(Beginning of Record extracts)
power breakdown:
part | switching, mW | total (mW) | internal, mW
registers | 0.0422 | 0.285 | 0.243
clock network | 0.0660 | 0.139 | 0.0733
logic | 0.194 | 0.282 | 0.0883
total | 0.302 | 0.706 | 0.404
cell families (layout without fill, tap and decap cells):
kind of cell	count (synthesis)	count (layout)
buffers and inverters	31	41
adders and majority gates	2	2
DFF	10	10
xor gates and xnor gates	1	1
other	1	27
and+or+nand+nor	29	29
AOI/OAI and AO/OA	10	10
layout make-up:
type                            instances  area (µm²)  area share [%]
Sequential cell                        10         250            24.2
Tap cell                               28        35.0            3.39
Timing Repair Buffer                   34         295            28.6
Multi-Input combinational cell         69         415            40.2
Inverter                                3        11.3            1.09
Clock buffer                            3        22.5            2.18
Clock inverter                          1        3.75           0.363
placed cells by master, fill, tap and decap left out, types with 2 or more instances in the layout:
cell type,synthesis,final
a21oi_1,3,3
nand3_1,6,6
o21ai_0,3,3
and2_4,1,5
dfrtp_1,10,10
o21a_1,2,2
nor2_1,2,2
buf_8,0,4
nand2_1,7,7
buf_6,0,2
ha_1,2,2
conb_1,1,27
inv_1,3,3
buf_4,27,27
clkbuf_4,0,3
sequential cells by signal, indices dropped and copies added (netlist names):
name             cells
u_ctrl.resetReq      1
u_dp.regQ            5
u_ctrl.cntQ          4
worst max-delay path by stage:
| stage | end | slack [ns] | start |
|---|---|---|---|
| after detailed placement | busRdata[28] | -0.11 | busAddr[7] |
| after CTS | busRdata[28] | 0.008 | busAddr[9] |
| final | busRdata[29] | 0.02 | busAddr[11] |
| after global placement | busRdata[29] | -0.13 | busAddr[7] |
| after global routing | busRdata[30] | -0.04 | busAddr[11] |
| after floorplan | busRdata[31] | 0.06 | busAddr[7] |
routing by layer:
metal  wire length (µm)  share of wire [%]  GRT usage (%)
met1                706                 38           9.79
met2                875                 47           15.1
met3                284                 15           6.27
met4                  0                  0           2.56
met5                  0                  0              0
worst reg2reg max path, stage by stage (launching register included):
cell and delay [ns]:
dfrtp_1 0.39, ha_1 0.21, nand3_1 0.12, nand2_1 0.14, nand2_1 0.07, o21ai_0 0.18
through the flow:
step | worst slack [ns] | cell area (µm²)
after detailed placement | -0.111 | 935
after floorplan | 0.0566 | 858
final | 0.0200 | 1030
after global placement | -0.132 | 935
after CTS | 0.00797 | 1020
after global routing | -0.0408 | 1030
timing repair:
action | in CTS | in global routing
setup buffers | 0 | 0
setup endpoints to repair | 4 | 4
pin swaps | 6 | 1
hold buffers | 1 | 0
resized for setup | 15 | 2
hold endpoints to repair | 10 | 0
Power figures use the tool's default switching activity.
## src/rtl/hrs_pkg.sv

```systemverilog
package hrs_pkg;
   typedef enum logic {
      ST_IDLE = 1'b0,
      ST_RUN  = 1'b1
   } hrs_state_e;
endpackage

```

## src/rtl/hrs_coef_bank.sv

```systemverilog
module hrs_coef_bank #(
   parameter int CW     = 10,
   parameter int TAPS   = 7,
   parameter int PHASES = 16,
   localparam int PHB   = $clog2(PHASES),
   localparam int TAPW  = $clog2(TAPS),
   localparam int AW    = PHB + TAPW
) (
   input  logic                       clk,
   input  logic                       rst_n,
   input  logic                       we,
   input  logic [AW-1:0]              addr,
   input  logic [CW-1:0]              wdata,
   input  logic [PHB-1:0]             rd_phase,
   output logic [TAPS-1:0][CW-1:0]    rd_coef
);
   logic [PHASES-1:0][TAPS-1:0][CW-1:0] bank;
   logic [TAPW-1:0]                     wr_tap;
   logic [PHB-1:0]                      wr_ph;
   logic                                wr_ok;

   assign wr_tap = addr[TAPW-1:0];
   assign wr_ph  = addr[AW-1:TAPW];
   assign wr_ok  = we && (int'(wr_tap) < TAPS);

   always_ff @(posedge clk or negedge rst_n) begin
      if (!rst_n) begin
         bank <= '0;
      end else if (wr_ok) begin
         bank[wr_ph][wr_tap] <= wdata;
      end
   end

   assign rd_coef = bank[rd_phase];

   // an address whose tap field is past the last tap must leave every entry alone
   assert_bad_tap_R2: assert property (@(posedge clk) disable iff (!rst_n)
      (we && (int'(wr_tap) >= TAPS)) |=> $stable(bank));
endmodule

```

## src/rtl/hrs_window.sv

```systemverilog
module hrs_window #(
   parameter int DW   = 8,
   parameter int TAPS = 7
) (
   input  logic                    clk,
   input  logic                    rst_n,
   input  logic                    load,
   input  logic                    shift,
   input  logic                    take,
   input  logic [DW-1:0]           din,
   output logic [TAPS-1:0][DW-1:0] win
);
   logic [DW-1:0] nxt;

   assign nxt = take ? din : win[TAPS-1];

   always_ff @(posedge clk or negedge rst_n) begin
      if (!rst_n) begin
         win <= '0;
      end else if (load) begin
         for (int t = 0; t < TAPS; t++) win[t] <= din;
      end else if (shift) begin
         win <= {nxt, win[TAPS-1:1]};
      end
   end

   // past the end of the line the newest sample is replayed
   assert_edge_repeat_R4: assert property (@(posedge clk) disable iff (!rst_n)
      (shift && !take && !load) |=> (win[TAPS-1] == $past(win[TAPS-1])) &&
                                    (win[TAPS-2] == $past(win[TAPS-1])));
endmodule

```

## src/rtl/hrs_mac.sv

```systemverilog
module hrs_mac #(
   parameter int DW    = 8,
   parameter int CW    = 10,
   parameter int CFRAC = 8,
   parameter int TAPS  = 7
) (
   input  logic [TAPS-1:0][DW-1:0] win,
   input  logic [TAPS-1:0][CW-1:0] coef,
   output logic [DW-1:0]           pix
);
   localparam int PW = CW + DW + 1;
   localparam int SW = PW + $clog2(TAPS) + 1;

   logic signed [PW-1:0] prod [TAPS];
   logic signed [SW-1:0] total;
   logic signed [SW-1:0] biased;
   logic signed [SW-1:0] scaled;

   for (genvar t = 0; t < TAPS; t++) begin : g_tap
      assign prod[t] = $signed(coef[t]) * $signed({1'b0, win[t]});
   end

   always_comb begin
      total = '0;
      for (int t = 0; t < TAPS; t++) begin
         total = total + {{(SW-PW){prod[t][PW-1]}}, prod[t]};
      end
   end

   assign biased = total + SW'(1 << (CFRAC - 1));
   assign scaled = biased >>> CFRAC;

   always_comb begin
      if (scaled[SW-1])          pix = '0;
      else if (|scaled[SW-2:DW]) pix = '1;
      else                       pix = scaled[DW-1:0];
   end
endmodule

```

## src/rtl/hrs_dda.sv

```systemverilog
module hrs_dda
   import hrs_pkg::*;
#(
   parameter int STEPW = 16,
   parameter int SFRAC = 12,
   parameter int PHB   = 4,
   parameter int LENW  = 12,
   parameter int TAPS  = 7,
   localparam int ACCW  = LENW + STEPW,
   localparam int JW    = ACCW - SFRAC + 1,
   localparam int NEEDW = STEPW - SFRAC + 1,
   localparam int HALF  = TAPS / 2
) (
   input  logic             clk,
   input  logic             rst_n,
   input  logic             in_valid,
   input  logic             in_sol,
   input  logic [STEPW-1:0] step,
   input  logic [LENW-1:0]  in_len,
   input  logic [LENW-1:0]  out_len,
   input  logic             out_busy,
   output logic             in_ready,
   output logic             load,
   output logic             shift,
   output logic             take,
   output logic             emit,
   output logic [PHB-1:0]   phase
);
   hrs_state_e        st;
   logic [ACCW-1:0]   acc;
   logic [ACCW-1:0]   acc_nx;
   logic [NEEDW-1:0]  need;
   logic [NEEDW-1:0]  gap;
   logic [JW-1:0]     j;
   logic [LENW-1:0]   k;
   logic              more;
   logic              run;

   assign run    = (st == ST_RUN);
   assign more   = (j + JW'(1)) < JW'(in_len);
   assign acc_nx = acc + ACCW'(step);
   assign gap    = NEEDW'(acc_nx[ACCW-1:SFRAC] - acc[ACCW-1:SFRAC]);
   assign phase  = acc[SFRAC-1 -: PHB];

   assign in_ready = !run || (need != '0 && more);
   assign load     = !run && in_valid && in_sol && (out_len != '0);
   assign shift    = run && (need != '0) && (!more || in_valid);
   assign take     = shift && more;
   assign emit     = run && (need == '0) && !out_busy;

   always_ff @(posedge clk or negedge rst_n) begin
      if (!rst_n) begin
         st   <= ST_IDLE;
         acc  <= '0;
         need <= '0;
         j    <= '0;
         k    <= '0;
      end else if (load) begin
         st   <= ST_RUN;
         acc  <= '0;
         need <= NEEDW'(HALF);
         j    <= '0;
         k    <= '0;
      end else if (shift) begin
         need <= need - NEEDW'(1);
         j    <= j + JW'(1);
      end else if (emit) begin
         acc  <= acc_nx;
         need <= gap;
         k    <= k + LENW'(1);
         if (k == out_len - LENW'(1)) st <= ST_IDLE;
      end
   end

   assert_len_R6: assert property (@(posedge clk) disable iff (!rst_n)
      emit |-> (k < out_len));

   assert_drop_R7: assert property (@(posedge clk) disable iff (!rst_n)
      (!run && in_valid && !in_sol) |=> !run);
endmodule

```

## src/rtl/poly_hscaler.sv

```systemverilog
module poly_hscaler #(
   parameter int DW     = 8,
   parameter int CW     = 10,
   parameter int CFRAC  = 8,
   parameter int TAPS   = 7,
   parameter int PHASES = 16,
   parameter int STEPW  = 16,
   parameter int SFRAC  = 12,
   parameter int LENW   = 12,
   localparam int PHB   = $clog2(PHASES),
   localparam int TAPW  = $clog2(TAPS),
   localparam int AW    = PHB + TAPW
) (
   input  logic             clk,
   input  logic             rst_n,
   input  logic             cfg_we,
   input  logic [AW-1:0]    cfg_addr,
   input  logic [CW-1:0]    cfg_wdata,
   input  logic [STEPW-1:0] cfg_step,
   input  logic [LENW-1:0]  cfg_in_len,
   input  logic [LENW-1:0]  cfg_out_len,
   input  logic             in_valid,
   output logic             in_ready,
   input  logic             in_sol,
   input  logic [DW-1:0]    in_data,
   output logic             out_valid,
   input  logic             out_ready,
   output logic [DW-1:0]    out_data
);
   if (TAPS % 2 != 1) begin : g_chk_taps
      $error("TAPS must be odd");
   end
   if ((1 << PHB) != PHASES) begin : g_chk_ph
      $error("PHASES must be a power of two");
   end
   if (SFRAC < PHB || STEPW <= SFRAC) begin : g_chk_step
      $error("step needs at least PHB fractional and one integer bit");
   end
   if (CFRAC < 1 || CFRAC >= CW + DW) begin : g_chk_cf
      $error("CFRAC out of range");
   end

   logic [TAPS-1:0][CW-1:0] coef;
   logic [TAPS-1:0][DW-1:0] win;
   logic [PHB-1:0]          phase;
   logic [DW-1:0]           pix;
   logic                    load, shift, take, emit;

   hrs_coef_bank #(.CW(CW), .TAPS(TAPS), .PHASES(PHASES)) u_bank (
      .clk(clk), .rst_n(rst_n), .we(cfg_we), .addr(cfg_addr),
      .wdata(cfg_wdata), .rd_phase(phase), .rd_coef(coef));

   hrs_dda #(.STEPW(STEPW), .SFRAC(SFRAC), .PHB(PHB), .LENW(LENW), .TAPS(TAPS)) u_dda (
      .clk(clk), .rst_n(rst_n), .in_valid(in_valid), .in_sol(in_sol),
      .step(cfg_step), .in_len(cfg_in_len), .out_len(cfg_out_len),
      .out_busy(out_valid && !out_ready), .in_ready(in_ready),
      .load(load), .shift(shift), .take(take), .emit(emit), .phase(phase));

   hrs_window #(.DW(DW), .TAPS(TAPS)) u_win (
      .clk(clk), .rst_n(rst_n), .load(load), .shift(shift), .take(take),
      .din(in_data), .win(win));

   hrs_mac #(.DW(DW), .CW(CW), .CFRAC(CFRAC), .TAPS(TAPS)) u_mac (
      .win(win), .coef(coef), .pix(pix));

   always_ff @(posedge clk or negedge rst_n) begin
      if (!rst_n) begin
         out_valid <= 1'b0;
         out_data  <= '0;
      end else if (emit) begin
         out_valid <= 1'b1;
         out_data  <= pix;
      end else if (out_ready) begin
         out_valid <= 1'b0;
      end
   end

   assert_hold_R8: assert property (@(posedge clk) disable iff (!rst_n)
      (out_valid && !out_ready) |=> (out_valid && $stable(out_data)));
endmodule

```
$ cat config.mk
export PLATFORM = sky130hd
export DESIGN_NAME = bank_row_ctrl
export DESIGN_NICKNAME = d
export VERILOG_FILES = /design/src/rtl/bank_ctrl_pkg.sv /design/src/rtl/spacing_timer.sv /design/src/rtl/open_row_tracker.sv /design/src/rtl/bank_row_ctrl.sv
export SDC_FILE = /design/constraint.sdc
export NUM_CORES = 1
export LEC_CHECK = 0
export BUFFER_PORTS_ARGS = -buffer_cell sky130_fd_sc_hd__clkbuf_2
export CAP_MARGIN = 20
export CORE_AREA = 8 8 78 132
export DETAILED_ROUTE_END_ITERATION = 16
export DIE_AREA = 0 0 86 140
export GPL_TIMING_DRIVEN = 0
export PLACE_DENSITY_LB_ADDON = 0.3
export SYNTH_ARGS = -nofsm -noshare
export SYNTH_HDL_FRONTEND = slang
export SYNTH_SLANG_ARGS = --single-unit
$ cat constraint.sdc
create_clock -name clk -period 2.4 [get_ports clk]
set_input_delay 0.48 -clock clk [delete_from_list [all_inputs] [get_ports clk]]
set_output_delay 0.48 -clock clk [all_outputs]
set_load 0.02 [all_outputs]
<file path="config.mk">
export PLATFORM = sky130hd
export DESIGN_NAME = mux_byte_bridge
export DESIGN_NICKNAME = d
export VERILOG_FILES = /design/src/rtl/mux_byte_bridge_pkg.sv /design/src/rtl/mux_byte_bridge_sync.sv /design/src/rtl/mux_byte_bridge_addr.sv /design/src/rtl/mux_byte_bridge_fsm.sv /design/src/rtl/mux_byte_bridge.sv
export SDC_FILE = /design/constraint.sdc
export NUM_CORES = 1
export LEC_CHECK = 0
export ABC_AREA = 0
export CORE_ASPECT_RATIO = 0.75
export CORE_UTILIZATION = 40
export DETAILED_ROUTE_END_ITERATION = 6
export PLACE_DENSITY = 0.68
export SYNTH_ARGS = -nofsm -noshare
export SYNTH_HDL_FRONTEND = slang
export SYNTH_HIERARCHICAL = 1
export SYNTH_SLANG_ARGS = --single-unit
</file>
<file path="constraint.sdc">
create_clock -name clk -period 3.6 [get_ports clk]
set_input_delay 0.36 -clock clk [delete_from_list [all_inputs] [get_ports clk]]
set_output_delay 0.36 -clock clk [all_outputs]
set_load 0.005 [all_outputs]
</file>
<file path="src/rtl/mux_byte_bridge_pkg.sv">
package mux_byte_bridge_pkg;

    typedef enum logic [3:0] {
        S_IDLE,
        S_ADDR_HI,
        S_ADDR_LO,
        S_DATA,
        S_RD_REQ,
        S_RD_CAP,
        S_RD_DRIVE,
        S_WR_FIRST,
        S_WR_SECOND
    } bridge_state_t;

    // positions inside the synchronized strobe vector
    localparam int SIG_CS  = 0;
    localparam int SIG_ADV = 1;
    localparam int SIG_OE  = 2;
    localparam int SIG_WE  = 3;
    localparam int SIG_BE0 = 4;
    localparam int SIG_BE1 = 5;
    localparam int SIG_A0  = 6;
    localparam int SIG_N   = 7;

    // idle level of every synchronized input
    localparam logic [SIG_N-1:0] SIG_IDLE = 7'b011_1111;

endpackage

</file>
<file path="src/rtl/mux_byte_bridge_sync.sv">
module mux_byte_bridge_sync #(
    parameter int WIDTH = 7,
    parameter int STAGES = 2,
    parameter logic [WIDTH-1:0] RST_VAL = '1
) (
    input  logic             clk,
    input  logic             rst_n,
    input  logic [WIDTH-1:0] async_in,
    output logic [WIDTH-1:0] lvl,
    output logic [WIDTH-1:0] rise,
    output logic [WIDTH-1:0] fall
);
    logic [WIDTH-1:0] chain [STAGES];
    logic [WIDTH-1:0] prev;

    genvar s;
    generate
        for (s = 0; s < STAGES; s++) begin : g_stage
            always_ff @(posedge clk or negedge rst_n) begin
                if (!rst_n) begin
                    chain[s] <= RST_VAL;
                end else begin
                    if (s == 0) begin
                        chain[s] <= async_in;
                    end else begin
                        chain[s] <= chain[(s == 0) ? 0 : s-1];
                    end
                end
            end
        end
    endgenerate

    always_ff @(posedge clk or negedge rst_n) begin
        if (!rst_n) begin
            prev <= RST_VAL;
        end else begin
            prev <= chain[STAGES-1];
        end
    end

    assign lvl  = chain[STAGES-1];
    assign rise = chain[STAGES-1] & ~prev;
    assign fall = ~chain[STAGES-1] & prev;
endmodule

</file>
<file path="src/rtl/mux_byte_bridge_addr.sv">
module mux_byte_bridge_addr #(
    parameter int BUS_W = 16
) (
    input  logic               clk,
    input  logic               rst_n,
    input  logic [BUS_W-1:0]   ad_in,
    input  logic               cap_hi,
    input  logic               cap_lo,
    output logic [2*BUS_W-1:0] word_addr
);
    logic [BUS_W-1:0] hi_q;
    logic [BUS_W-1:0] lo_q;

    always_ff @(posedge clk or negedge rst_n) begin
        if (!rst_n) begin
            hi_q <= '0;
            lo_q <= '0;
        end else begin
            if (cap_hi) hi_q <= ad_in;
            if (cap_lo) lo_q <= ad_in;
        end
    end

    assign word_addr = {hi_q, lo_q};
endmodule

</file>
<file path="src/rtl/mux_byte_bridge_fsm.sv">
module mux_byte_bridge_fsm
    import mux_byte_bridge_pkg::*;
#(
    parameter int BUS_W = 16,
    parameter int PA_W = 20
) (
    input  logic             clk,
    input  logic             rst_n,
    input  logic             shift_mode,
    input  logic             cs_s,
    input  logic             oe_s,
    input  logic             adv_rise,
    input  logic             oe_fall,
    input  logic             we_fall,
    input  logic [1:0]       be_s,
    input  logic             a0_s,
    input  logic [BUS_W-1:0] ad_in,
    input  logic [PA_W-1:0]  word_addr,
    input  logic [7:0]       per_rdata,
    output logic             cap_hi,
    output logic             cap_lo,
    output logic [BUS_W-1:0] ad_out,
    output logic             ad_oe,
    output logic             wait_o,
    output logic [PA_W-1:0]  per_addr,
    output logic [7:0]       per_wdata,
    output logic             per_we,
    output logic             per_re
);
    localparam int BYTE_W = BUS_W / 2;

    bridge_state_t state, nxt;
    logic [BUS_W-1:0]  wr_data;
    logic [1:0]        wr_be;
    logic              rd_lane;
    logic [BYTE_W-1:0] rd_buf;
    logic              split;
    logic              wr_hi_lane;
    logic              lane;

    assign split      = !shift_mode && (wr_be == 2'b00);
    assign wr_hi_lane = (wr_be == 2'b01);

    // next-state selection
    always_comb begin
        nxt = state;
        unique case (state)
            S_IDLE:      if (!cs_s) nxt = S_ADDR_HI;
            S_ADDR_HI:   if (cs_s) nxt = S_IDLE; else if (adv_rise) nxt = S_ADDR_LO;
            S_ADDR_LO:   if (cs_s) nxt = S_IDLE; else if (adv_rise) nxt = S_DATA;
            S_DATA: begin
                if (cs_s) nxt = S_IDLE;
                else if (oe_fall) nxt = S_RD_REQ;
                else if (we_fall && (be_s != 2'b11)) nxt = S_WR_FIRST;
            end
            S_RD_REQ:    nxt = S_RD_CAP;
            S_RD_CAP:    nxt = S_RD_DRIVE;
            S_RD_DRIVE:  if (cs_s) nxt = S_IDLE; else if (oe_s) nxt = S_DATA;
            S_WR_FIRST:  nxt = split ? S_WR_SECOND : S_DATA;
            S_WR_SECOND: nxt = S_DATA;
            default:     nxt = S_IDLE;
        endcase
    end

    // state register and the data held across states
    always_ff @(posedge clk or negedge rst_n) begin
        if (!rst_n) begin
            state   <= S_IDLE;
            wr_data <= '0;
            wr_be   <= 2'b11;
            rd_lane <= 1'b0;
            rd_buf  <= '0;
        end else begin
            state <= nxt;
            if (state == S_DATA && we_fall) begin
                wr_data <= ad_in;
                wr_be   <= be_s;
            end
            if (state == S_DATA && oe_fall) begin
                rd_lane <= a0_s;
            end
            if (state == S_RD_CAP) begin
                rd_buf <= per_rdata;
            end
        end
    end

    // outputs
    always_comb begin
        cap_hi = (state == S_ADDR_HI) && adv_rise && !cs_s;
        cap_lo = (state == S_ADDR_LO) && adv_rise && !cs_s;

        unique case (state)
            S_RD_REQ, S_RD_CAP: lane = rd_lane;
            S_WR_SECOND:        lane = 1'b1;
            default:            lane = wr_hi_lane;
        endcase

        if (shift_mode) per_addr = word_addr;
        else            per_addr = {word_addr[PA_W-2:0], lane};

        if (lane) per_wdata = wr_data[BUS_W-1:BYTE_W];
        else      per_wdata = wr_data[BYTE_W-1:0];

        per_we = (state == S_WR_FIRST) || (state == S_WR_SECOND);
        per_re = (state == S_RD_REQ);
        wait_o = (state == S_RD_REQ) || (state == S_RD_CAP) ||
                 (state == S_WR_SECOND) || ((state == S_WR_FIRST) && split);
        ad_oe  = !cs_s && !oe_s &&
                 ((state == S_RD_REQ) || (state == S_RD_CAP) || (state == S_RD_DRIVE));
        ad_out = {rd_buf, rd_buf};
    end
endmodule

</file>
<file path="src/rtl/mux_byte_bridge.sv">
module mux_byte_bridge
    import mux_byte_bridge_pkg::*;
#(
    parameter int BUS_W = 16,
    parameter int PA_W = 20
) (
    input  logic             clk,
    input  logic             rst_n,
    input  logic             shift_mode,
    input  logic             cs_n,
    input  logic             adv_n,
    input  logic             oe_n,
    input  logic             we_n,
    input  logic [1:0]       be_n,
    input  logic             a0,
    input  logic [BUS_W-1:0] ad_in,
    output logic [BUS_W-1:0] ad_out,
    output logic             ad_oe,
    output logic             wait_o,
    output logic [PA_W-1:0]  per_addr,
    output logic [7:0]       per_wdata,
    output logic             per_we,
    output logic             per_re,
    input  logic [7:0]       per_rdata
);
    localparam int WA_W = 2 * BUS_W;

    logic [SIG_N-1:0] raw, lvl, rise, fall;
    logic [WA_W-1:0]  word_full;
    logic             cap_hi, cap_lo;
    logic             unused_sync;

    assign raw = {a0, be_n[1], be_n[0], we_n, oe_n, adv_n, cs_n};

    mux_byte_bridge_sync #(
        .WIDTH(SIG_N), .STAGES(2), .RST_VAL(SIG_IDLE)
    ) u_sync (
        .clk(clk), .rst_n(rst_n), .async_in(raw),
        .lvl(lvl), .rise(rise), .fall(fall)
    );

    mux_byte_bridge_addr #(.BUS_W(BUS_W)) u_addr (
        .clk(clk), .rst_n(rst_n), .ad_in(ad_in),
        .cap_hi(cap_hi), .cap_lo(cap_lo), .word_addr(word_full)
    );

    generate
        if (PA_W < WA_W) begin : g_trim
            logic unused_addr;
            assign unused_addr = ^word_full[WA_W-1:PA_W];
        end
    endgenerate

    assign unused_sync = ^{lvl[SIG_ADV], lvl[SIG_WE], rise[SIG_CS], rise[SIG_OE],
                           rise[SIG_WE], rise[SIG_A0:SIG_BE0], fall[SIG_CS],
                           fall[SIG_ADV], fall[SIG_A0:SIG_BE0]};

    mux_byte_bridge_fsm #(.BUS_W(BUS_W), .PA_W(PA_W)) u_fsm (
        .clk(clk), .rst_n(rst_n), .shift_mode(shift_mode),
        .cs_s(lvl[SIG_CS]), .oe_s(lvl[SIG_OE]),
        .adv_rise(rise[SIG_ADV]), .oe_fall(fall[SIG_OE]), .we_fall(fall[SIG_WE]),
        .be_s(lvl[SIG_BE1:SIG_BE0]), .a0_s(lvl[SIG_A0]),
        .ad_in(ad_in), .word_addr(word_full[PA_W-1:0]), .per_rdata(per_rdata),
        .cap_hi(cap_hi), .cap_lo(cap_lo),
        .ad_out(ad_out), .ad_oe(ad_oe), .wait_o(wait_o),
        .per_addr(per_addr), .per_wdata(per_wdata),
        .per_we(per_we), .per_re(per_re)
    );
endmodule

</file>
(End of Record extracts)
__Brief__.
The required answer is the exact run of lines above starting at the line with "worst max-delay path" and ending at the line with "hold endpoints to repair | 10 | 0", with both ends present.

__Answer to the exercise__.
worst max-delay path by stage:
| stage | end | slack [ns] | start |
|---|---|---|---|
| after detailed placement | busRdata[28] | -0.11 | busAddr[7] |
| after CTS | busRdata[28] | 0.008 | busAddr[9] |
| final | busRdata[29] | 0.02 | busAddr[11] |
| after global placement | busRdata[29] | -0.13 | busAddr[7] |
| after global routing | busRdata[30] | -0.04 | busAddr[11] |
| after floorplan | busRdata[31] | 0.06 | busAddr[7] |
routing by layer:
metal  wire length (µm)  share of wire [%]  GRT usage (%)
met1                706                 38           9.79
met2                875                 47           15.1
met3                284                 15           6.27
met4                  0                  0           2.56
met5                  0                  0              0
worst reg2reg max path, stage by stage (launching register included):
cell and delay [ns]:
dfrtp_1 0.39, ha_1 0.21, nand3_1 0.12, nand2_1 0.14, nand2_1 0.07, o21ai_0 0.18
through the flow:
step | worst slack [ns] | cell area (µm²)
after detailed placement | -0.111 | 935
after floorplan | 0.0566 | 858
final | 0.0200 | 1030
after global placement | -0.132 | 935
after CTS | 0.00797 | 1020
after global routing | -0.0408 | 1030
timing repair:
action | in CTS | in global routing
setup buffers | 0 | 0
setup endpoints to repair | 4 | 4
pin swaps | 6 | 1
hold buffers | 1 | 0
resized for setup | 15 | 2
hold endpoints to repair | 10 | 0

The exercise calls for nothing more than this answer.